Entah kemana hilangnya tenagaku. Aku terjatuh lemas dan menangis sejadi-jadinya. Entah kenapa hati ini terasa sangat hancur mendengar kabar kepergiannya.
Saat jenazah Rio datang di ruang duka, aku dan teman-teman serta keluarga besar Rio diselimuti rasa duka yang begitu mendalam dan begitu banyak tangisan yang terdengar. Kakiku terasa lemas sekali sampai tidak mampu berdiri rasanya, teman-teman Rio pun membantu menenangkanku.
Setelah beberapa hari kemudian aku sudah mulai merasa tenang, ada salah satu teman kantor Rio yang datang menghampiriku sambil membawa sebuah laptop.
"Halo.. Rena, aku Arin temannya Rio di kantor. kita pernah ketemu saat pemakaman Rio waktu itu. Boleh minta waktunya sebentar?" tanyanya padaku.
"Halo.. Iya silahkan ada yang bisa aku bantu?" jawabku dengan sedikit bingung.
"Rena maaf sebelumnya, aku boleh tanya sesuatu tentang Rio?" tanya dia sambil duduk disebelahku.
"Boleh.. tanya apa ya?"
"Kamu pacarnya Rio bukan?"
"Hah? Ehh.. bukan kok bukan.." jawabku sambil sedikit sungkan dan kaget.

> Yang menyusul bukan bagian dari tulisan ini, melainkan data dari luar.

`src/rtl/dualram_fifo_ctrl.sv`:
```
// FIFO controller in front of a single-clock dual-port RAM with a registered read port.
// Optional almost_full/almost_empty flags are enabled by defining FIFO_ALMOST_FLAGS_EN.
module dualram_fifo_ctrl #(
    parameter int MEM_WIDTH       = 16,
    parameter int MEM_DEPTH       = 1024,
    parameter int ADDR_SIZE       = 10,
    parameter int ALMOST_FULL_TH  = 1020,
    parameter int ALMOST_EMPTY_TH = 4
) (
    input  logic                 clk_i,
    input  logic                 rst_i,
    input  logic                 push_valid_i,
    input  logic [MEM_WIDTH-1:0] push_data_i,
    output logic                 push_ready_o,
    input  logic                 pop_valid_i,
    output logic                 pop_ready_o,
    output logic                 pop_data_valid_o,
    output logic [MEM_WIDTH-1:0] pop_data_o,
    output logic [ADDR_SIZE:0]   count_o,
    output logic                 full_o,
    output logic                 empty_o,
    output logic                 almost_full_o,
    output logic                 almost_empty_o,
    output logic [MEM_WIDTH-1:0] ram_din_o,
    output logic [ADDR_SIZE-1:0] ram_addr_wr_o,
    output logic [ADDR_SIZE-1:0] ram_addr_rd_o,
    output logic                 ram_wr_en_o,
    output logic                 ram_rd_en_o,
    output logic                 ram_blk_select_o,
    input  logic [MEM_WIDTH-1:0] ram_dout_i
);

    typedef enum logic {GRANT_WRITE = 1'b0, GRANT_READ = 1'b1} grant_e;

    localparam logic [ADDR_SIZE:0] DEPTH_COUNT = (ADDR_SIZE + 1)'(MEM_DEPTH);

    logic [ADDR_SIZE-1:0] wPtr_q, wPtr_d;
    logic [ADDR_SIZE-1:0] rPtr_q, rPtr_d;
    logic [ADDR_SIZE:0]   count_q, count_d;
    grant_e               lastGrant_q, lastGrant_d;
    logic                 popDataValid_q;

    logic full, empty;
    logic wrCand, rdCand;
    logic grantWrite, grantRead;
    logic pushAccept, popAccept;

    assign full  = (count_q == DEPTH_COUNT);
    assign empty = (count_q == '0);

    // The RAM drops a read issued in a write cycle, so at most one side is granted;
    // under contention the side that did not win last time goes next.
    assign wrCand     = push_valid_i & ~full;
    assign rdCand     = pop_valid_i & ~empty;
    assign grantWrite = wrCand & (~rdCand | (lastGrant_q == GRANT_READ));
    assign grantRead  = rdCand & (~wrCand | (lastGrant_q == GRANT_WRITE));
    assign pushAccept = grantWrite & ~rst_i;
    assign popAccept  = grantRead & ~rst_i;

    always_comb begin
        wPtr_d      = wPtr_q;
        rPtr_d      = rPtr_q;
        count_d     = count_q;
        lastGrant_d = lastGrant_q;
        if (pushAccept) begin
            wPtr_d      = wPtr_q + ADDR_SIZE'(1);
            count_d     = count_q + (ADDR_SIZE + 1)'(1);
            lastGrant_d = GRANT_WRITE;
        end else if (popAccept) begin
            rPtr_d      = rPtr_q + ADDR_SIZE'(1);
            count_d     = count_q - (ADDR_SIZE + 1)'(1);
            lastGrant_d = GRANT_READ;
        end
    end

    always_ff @(posedge clk_i or posedge rst_i) begin
        if (rst_i) begin
            wPtr_q         <= '0;
            rPtr_q         <= '0;
            count_q        <= '0;
            lastGrant_q    <= GRANT_READ;
            popDataValid_q <= 1'b0;
        end else begin
            wPtr_q         <= wPtr_d;
            rPtr_q         <= rPtr_d;
            count_q        <= count_d;
            lastGrant_q    <= lastGrant_d;
            popDataValid_q <= popAccept;
        end
    end

`ifdef FIFO_ALMOST_FLAGS_EN
    logic almostFull_q, almostEmpty_q;

    // Computed from count_d so the flags move on the same edge as count.
    always_ff @(posedge clk_i or posedge rst_i) begin
        if (rst_i) begin
            almostFull_q  <= 1'b0;
            almostEmpty_q <= 1'b1;
        end else begin
            almostFull_q  <= (count_d >= (ADDR_SIZE + 1)'(ALMOST_FULL_TH));
            almostEmpty_q <= (count_d <= (ADDR_SIZE + 1)'(ALMOST_EMPTY_TH));
        end
    end

    assign almost_full_o  = almostFull_q;
    assign almost_empty_o = almostEmpty_q;
`else
    assign almost_full_o  = 1'b0;
    assign almost_empty_o = 1'b0;
`endif

    assign push_ready_o     = pushAccept;
    assign pop_ready_o      = popAccept;
    assign pop_data_valid_o = popDataValid_q;
    assign pop_data_o       = ram_dout_i;
    assign count_o          = count_q;
    assign full_o           = full;
    assign empty_o          = empty;
    assign ram_din_o        = push_data_i;
    assign ram_addr_wr_o    = wPtr_q;
    assign ram_addr_rd_o    = rPtr_q;
    assign ram_wr_en_o      = pushAccept;
    assign ram_rd_en_o      = popAccept;
    assign ram_blk_select_o = pushAccept | popAccept;

endmodule

```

"Oh bukan.. maaf banget, ini soalnya aku lihat-lihat laptop kantor yang dipakai Rio. Kok ada foto kamu di wallpapernya" jawabnya dengan sungkan.
Disitu aku merasa kaget sekali dan merasa hancur lagi. Yang hanya aku pikirkan kenapa bisa begini, kenapa dia tidak bilang padaku selama ini. Apa aku yang begitu bodoh hingga tidak tahu. Dan sampai saat ini aku masih merasa bersalah karena tidak menyadari tentang perasaannya dan aku sendiri baru menyadari selama ini aku ternyata juga sayang padanya.

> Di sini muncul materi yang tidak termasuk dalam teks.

### src/rtl/bird_sprite_engine.sv
// Multi-bird sprite renderer: per frame tick, erases, moves and redraws each bird, one pixel per cycle.
// Per bird: 1 check cycle, 13 erase cycles if drawn, 1 move + 13 draw cycles if enabled; one DONE cycle per frame.
module bird_sprite_engine #(
   parameter int         N_BIRDS      = 6,
   parameter int         STEP         = 1,
   parameter int         SCREEN_W     = 160,
   parameter int         SCREEN_H     = 120,
   parameter int         X_START      = 5,
   parameter int         X_SPACING    = 24,
   parameter logic [2:0] DRAW_COLOUR  = 3'b111,
   parameter logic [2:0] ERASE_COLOUR = 3'b000
) (
   input  logic                   clock,
   input  logic                   reset,
   input  logic                   frame_tick,
   input  logic [N_BIRDS-1:0]     bird_en,
   input  logic [7*N_BIRDS-1:0]   bird_y,
   output logic [7:0]             x_out,
   output logic [6:0]             y_out,
   output logic [2:0]             colour,
   output logic                   plot,
   output logic                   busy,
   output logic                   frame_done,
   output logic                   overrun
);

   localparam int            BW       = (N_BIRDS > 1) ? $clog2(N_BIRDS) : 1;
   localparam logic [BW-1:0] LAST     = BW'(N_BIRDS - 1);
   localparam logic [3:0]    LAST_PIX = 4'd12;
   localparam logic [8:0]    SW9      = 9'(SCREEN_W);
   localparam logic [7:0]    SH8      = 8'(SCREEN_H);

   typedef enum logic [2:0] {IDLE, CHECK, ERASE, MOVE, DRAW, DONE} state_t;

   state_t             state;
   logic [BW-1:0]      b;
   logic [3:0]         p;
   logic [7:0]         x_pos [N_BIRDS];
   logic [6:0]         y_pos [N_BIRDS];
   logic [N_BIRDS-1:0] drawn;
   logic [N_BIRDS-1:0] en_snap;
   logic               pending;

   // Sprite offsets as modular increments: negative offsets are two's complement.
   function automatic logic [7:0] spr_dx(input logic [3:0] idx);
      case (idx)
         4'd2:                 spr_dx = 8'd255;
         4'd3:                 spr_dx = 8'd254;
         4'd4, 4'd7, 4'd8:     spr_dx = 8'd253;
         4'd5, 4'd9, 4'd10:    spr_dx = 8'd252;
         4'd6, 4'd11, 4'd12:   spr_dx = 8'd251;
         default:              spr_dx = 8'd0;
      endcase
   endfunction

   function automatic logic [6:0] spr_dy(input logic [3:0] idx);
      case (idx)
         4'd1, 4'd7: spr_dy = 7'd1;
         4'd8:       spr_dy = 7'd127;
         4'd9:       spr_dy = 7'd2;
         4'd10:      spr_dy = 7'd126;
         4'd11:      spr_dy = 7'd3;
         4'd12:      spr_dy = 7'd125;
         default:    spr_dy = 7'd0;
      endcase
   endfunction

   logic [8:0] x_sum;
   logic [7:0] x_next;
   logic [6:0] y_next;
   logic [7:0] base_x;
   logic [6:0] base_y;
   logic [3:0] pix_idx;
   logic [7:0] pix_x;
   logic [6:0] pix_y;
   logic       pix_vis;

   // Pixel to be presented in the next cycle; MOVE draws from the freshly advanced position.
   always_comb begin
      x_sum   = {1'b0, x_pos[b]} + 9'(STEP);
      x_next  = (x_sum >= SW9) ? 8'(x_sum - SW9) : x_sum[7:0];
      y_next  = bird_y[7*int'(b) +: 7];
      base_x  = (state == MOVE) ? x_next : x_pos[b];
      base_y  = (state == MOVE) ? y_next : y_pos[b];
      pix_idx = (state == ERASE || state == DRAW) ? p + 4'd1 : 4'd0;
      pix_x   = base_x + spr_dx(pix_idx);
      pix_y   = base_y + spr_dy(pix_idx);
      pix_vis = ({1'b0, pix_x} < SW9) && ({1'b0, pix_y} < SH8);
   end

   always_ff @(posedge clock) begin
      if (reset) begin
         state      <= IDLE;
         b          <= '0;
         p          <= '0;
         for (int i = 0; i < N_BIRDS; i++) begin
            x_pos[i] <= 8'((X_START + i*X_SPACING) % SCREEN_W);
            y_pos[i] <= '0;
         end
         drawn      <= '0;
         en_snap    <= '0;
         pending    <= 1'b0;
         x_out      <= '0;
         y_out      <= '0;
         colour     <= '0;
         plot       <= 1'b0;
         busy       <= 1'b0;
         frame_done <= 1'b0;
         overrun    <= 1'b0;
      end else begin
         plot       <= 1'b0;
         frame_done <= 1'b0;
         case (state)
            IDLE: begin
               if (frame_tick || pending) begin
                  state   <= CHECK;
                  b       <= '0;
                  en_snap <= bird_en;
                  pending <= 1'b0;
                  busy    <= 1'b1;
               end
            end
            CHECK: begin
               if (drawn[b]) begin
                  state  <= ERASE;
                  p      <= '0;
                  x_out  <= pix_x;
                  y_out  <= pix_y;
                  colour <= ERASE_COLOUR;
                  plot   <= pix_vis;
               end else if (en_snap[b]) begin
                  state <= MOVE;
               end else if (b == LAST) begin
                  state      <= DONE;
                  frame_done <= 1'b1;
               end else begin
                  b     <= b + 1'b1;
                  state <= CHECK;
               end
            end
            ERASE: begin
               if (p == LAST_PIX) begin
                  drawn[b] <= 1'b0;
                  if (en_snap[b]) begin
                     state <= MOVE;
                  end else if (b == LAST) begin
                     state      <= DONE;
                     frame_done <= 1'b1;
                  end else begin
                     b     <= b + 1'b1;
                     state <= CHECK;
                  end
               end else begin
                  p      <= p + 4'd1;
                  x_out  <= pix_x;
                  y_out  <= pix_y;
                  colour <= ERASE_COLOUR;
                  plot   <= pix_vis;
               end
            end
            MOVE: begin
               x_pos[b] <= x_next;
               y_pos[b] <= y_next;
               state    <= DRAW;
               p        <= '0;
               x_out    <= pix_x;
               y_out    <= pix_y;
               colour   <= DRAW_COLOUR;
               plot     <= pix_vis;
            end
            DRAW: begin
               if (p == LAST_PIX) begin
                  drawn[b] <= 1'b1;
                  if (b == LAST) begin
                     state      <= DONE;
                     frame_done <= 1'b1;
                  end else begin
                     b     <= b + 1'b1;
                     state <= CHECK;
                  end
               end else begin
                  p      <= p + 4'd1;
                  x_out  <= pix_x;
                  y_out  <= pix_y;
                  colour <= DRAW_COLOUR;
                  plot   <= pix_vis;
               end
            end
            DONE: begin
               state <= IDLE;
               busy  <= 1'b0;
            end
            default: state <= IDLE;
         endcase
         // A tick seen in any busy state, DONE included, queues exactly one more frame.
         if (frame_tick && state != IDLE) begin
            pending <= 1'b1;
            overrun <= 1'b1;
         end
      end
   end

endmodule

Hari ini merupakan tepat satu tahun setelah kepergiannya aku membawakannya bunga yang segar dan cerah untuknya. Setiap aku berkunjung aku selalu mengucapkan ini padanya.
"Terima kasih sudah pernah hadir di hidupku, banyak sekali hal yang baik aku dapatkan darimu. Kau orang yang baik, oleh karena itu mungkin tugasmu sudah selesai dan Tuhan memanggilmu."